§ EXERCISE INSTRUCTIONS: Transcribe the following entries word for word. End with the line where "period 2.55 ns." appears.

-- INPUT DATA follows --

// cpu15
module cpu15(CLK, RESET_N, IO65_IN, IO64_OUT, PROM_ADDR, PROM_DATA, HALT);
Size in the first run: ~400 flip-flops, ~21000 um^2 of cells after synthesis.
Settings: LEC_CHECK=0, CAP_MARGIN=10, CELL_PAD_IN_SITES_DETAIL_PLACEMENT=0, CORE_ASPECT_RATIO=1.05, CORE_MARGIN=2, CORE_UTILIZATION=72, CTS_CLUSTER_DIAMETER=266, GPL_ROUTABILITY_DRIVEN=1, GPL_TIMING_DRIVEN=1, SETUP_SLACK_MARGIN=0.01, SLEW_MARGIN=40, TNS_END_PERCENT=100; clock period 2.55 ns.
run.sh (not shown) runs the stock make flow with config.mk's settings and CLKGATE_MAP_FILE=.
The starting point produced a layout that fails on setup timing.
==> flow/design.v (excerpt) <==
module datapath(clk, rst, sw, seg0, seg1,seg2,seg3, mem_addr, mem_wdata, mem_we, mem_rdata);
Size: roughly 3,200 cells after synthesis, roughly 340 flip-flops, roughly 0.030 mm^2 of cells after synthesis.
Settings: LEC_CHECK=0, CAP_MARGIN=20, CORE_MARGIN=4, CORE_UTILIZATION=72, CTS_CLUSTER_SIZE=24, PLACE_DENSITY_LB_ADDON=0.01, SETUP_SLACK_MARGIN=0.89, SLEW_MARGIN=20; clock period 3.05 ns.
run.sh (not shown) runs the stock make flow with config.mk's settings and CLKGATE_MAP_FILE=.
The starting point ended with an error in clock tree synthesis (4_1_cts), error DPL-0038.
Next try:
Settings changed: CORE_UTILIZATION 72 to 18, CTS_CLUSTER_SIZE 24 to default, PLACE_DENSITY_LB_ADDON 0.01 to default, SETUP_SLACK_MARGIN 0.89 to default.
Clock period 3.05 ns to 14.5 ns, I/O delays scaled along.
=> Now the flow ran to the end with no violations; synthesized area does not change; synthesized cell count stays the same; die size is higher to 3.8 times its value.
Next try:
Settings changed: CORE_MARGIN 4 to 2, CORE_UTILIZATION 18 to 65, MAX_ROUTING_LAYER from default to met4.
Clock period 14.5 ns to 7.9 ns, I/O delays scaled along.
- With this change the flow finished but failed the layout checks on negative setup slack
- routed wire length goes up by 7.1%
- register-to-register slack gets worse by 4.5 ns
- worst setup slack gets worse by 4.5 ns
- global-route usage goes up by 42 points
- design area goes up by about 7%
- synthesized area is unchanged
- hold slack stays flat
Next try:
Settings changed: CORE_MARGIN 2 to 4, CORE_UTILIZATION 65 to 59, MAX_ROUTING_LAYER met4 to default.
Clock period 7.9 ns to 9.23 ns, I/O delays scaled along.
What happened: With this change the flow went through all stages and came out clean; non-clock buffer count falls by 197; clock-buffer cell count rises by 5; utilization falls by 11 points; routed wire length falls by 7.8%; clock skew falls by 0.0052 ns; setup slack gains 1.4 ns; final cell count falls by 3.3%; maximum frequency rises by 1.3%.
Next try:
Settings changed: CORE_UTILIZATION 59 to 61, CTS_CLUSTER_SIZE from default to 24, SETUP_SLACK_MARGIN from default to 0.46.
Clock period 9.23 ns to 3.92 ns, I/O delays scaled along.
What happened:
- The changed run never finished: it broke off in global routing (5_1_grt) (GRT-0116)
- area after synthesis does not change
- die size came out lower by a few percent
- synthesized cell count does not change


== run 1 ==
Starting RTL as in the previous note.
clock: 13.8 ns
lec_check: 0
cap_margin: 20
cell_pad_in_sites_detail_placement: 1
cell_pad_in_sites_global_placement: 3
core_aspect_ratio: 1.05
core_margin: 2
core_utilization: 31
cts_cluster_diameter: 145
gpl_routability_driven: 0
gpl_timing_driven: 0
place_density: 0.53
slew_margin: 20
tns_end_percent: 80
The following lists how run 2 was set up differently from run 1:
# run 1
export LEC_CHECK = 0
export CAP_MARGIN = 20
export CELL_PAD_IN_SITES_DETAIL_PLACEMENT = 1
export CELL_PAD_IN_SITES_GLOBAL_PLACEMENT = 3
export CORE_ASPECT_RATIO = 1.05
export CORE_MARGIN = 2
export CORE_UTILIZATION = 31
export CTS_CLUSTER_DIAMETER = 145
export GPL_ROUTABILITY_DRIVEN = 0
export GPL_TIMING_DRIVEN = 0
export PLACE_DENSITY = 0.53
export SLEW_MARGIN = 20
export TNS_END_PERCENT = 80
create_clock -name core_clock -period 13.8 [get_ports {clk}]
# run 2
export LEC_CHECK = 0
export CAP_MARGIN = 20
export CORE_MARGIN = 2
export CORE_UTILIZATION = 59
export SETUP_SLACK_MARGIN = -0.45
export SLEW_MARGIN = 20
create_clock -name core_clock -period 6.19 [get_ports {clk}]
Findings:
What the final checks of run 2 revealed, after a flow that finished every stage, was a layout that fails on max-capacitance violations, max-slew violations, negative setup slack.
Comparing run 2 and run 1, the lower final standard cell area without fillers was measured on run 1.
Of the two values seen for destination of the critical timing path, alu_inst.accumulator.Q[15]$_DFFE_PP0P_ was produced by run 2 and alu_inst.mul_accumulator.Q[10]$_DFFE_PP0P_ by run 1.
Run 2 vs. run 1: number of cells upsized or downsized after cts shows an increase of 170; global-route usage went up 19 points.
Input-level comparison between run 3 and run 2:
# run 2
export LEC_CHECK = 0
export CAP_MARGIN = 20
export CORE_MARGIN = 2
export CORE_UTILIZATION = 59
export SETUP_SLACK_MARGIN = -0.45
export SLEW_MARGIN = 20
create_clock -name core_clock -period 6.19 [get_ports {clk}]
# run 3
export LEC_CHECK = 0
export CAP_MARGIN = 20
export CORE_MARGIN = 2
export CORE_UTILIZATION = 65
export MAX_ROUTING_LAYER = met4
export SETUP_SLACK_MARGIN = 1.14
export SLEW_MARGIN = 20
create_clock -name core_clock -period 9.3 [get_ports {clk}]
--- outcome ---
The final layout from run 3, which completed every stage, passed the timing, DRC and antenna checks at the end of the flow.
Run 3 against run 2; number of fill cells in the layout is down by a few percent.
Comparing run 3 and run 2, met1 track demand over resource is higher on run 3.
Per the comparison of run 3 with run 2, share of the clock period used by the worst path after layout fell by 51 points, total non-filler cell area in the finished layout shows a reduction of 11%, critical path depth increased about 3.2%, ratio of routed vias to standard cells went up about 4.7%.
Delta(worst endpoint required time, run 3 - run 2) > 0
Compared with run 2, in run 3 global-route usage picked up an extra 2.5 points, area added between synthesis and finish lost 15 points.
Here is what was changed in the inputs of run 4 compared with run 3.
# run 3
export LEC_CHECK = 0
export CAP_MARGIN = 20
export CORE_MARGIN = 2
export CORE_UTILIZATION = 65
export MAX_ROUTING_LAYER = met4
export SETUP_SLACK_MARGIN = 1.14
export SLEW_MARGIN = 20
create_clock -name core_clock -period 9.3 [get_ports {clk}]
# run 4
export LEC_CHECK = 0
export CAP_MARGIN = 30
export CELL_PAD_IN_SITES_DETAIL_PLACEMENT = 1
export CELL_PAD_IN_SITES_GLOBAL_PLACEMENT = 3
export CORE_ASPECT_RATIO = 1.16
export CORE_MARGIN = 2
export CORE_UTILIZATION = 40
export GPL_ROUTABILITY_DRIVEN = 1
export MAX_ROUTING_LAYER = met4
export PLACE_DENSITY = 0.37
export SLEW_MARGIN = 20
export TNS_END_PERCENT = 20
create_clock -name core_clock -period 9.3 [get_ports {clk}]
Results
In summary, run 3 completed successfully, with a layout that passed the timing, DRC and antenna checks. Both conditions hold for run 4: the flow ran to the end and the final layout passed the timing, DRC and antenna checks. Run 4 vs run 3 — worst max-slew margin expressed relative to the limit rose 22 points. Diff run 3 -> run 4: post-DP HPWL picked up an extra about 22%; setup slack lost 0.15 ns. Compared with run 3, run 4 shows a area added between synthesis and finish that is 1.3 points lower. The wire length on met1 reported for run 4 is greater than that of run 3 by about 30%. The maximum fanout along the worst path number comes out lower for run 4 vs run 3.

-- INPUT DATA concluded --

§ ANSWER SPACE:
// cpu15
module cpu15(CLK, RESET_N, IO65_IN, IO64_OUT, PROM_ADDR, PROM_DATA, HALT);
Size in the first run: ~400 flip-flops, ~21000 um^2 of cells after synthesis.
Settings: LEC_CHECK=0, CAP_MARGIN=10, CELL_PAD_IN_SITES_DETAIL_PLACEMENT=0, CORE_ASPECT_RATIO=1.05, CORE_MARGIN=2, CORE_UTILIZATION=72, CTS_CLUSTER_DIAMETER=266, GPL_ROUTABILITY_DRIVEN=1, GPL_TIMING_DRIVEN=1, SETUP_SLACK_MARGIN=0.01, SLEW_MARGIN=40, TNS_END_PERCENT=100; clock period 2.55 ns.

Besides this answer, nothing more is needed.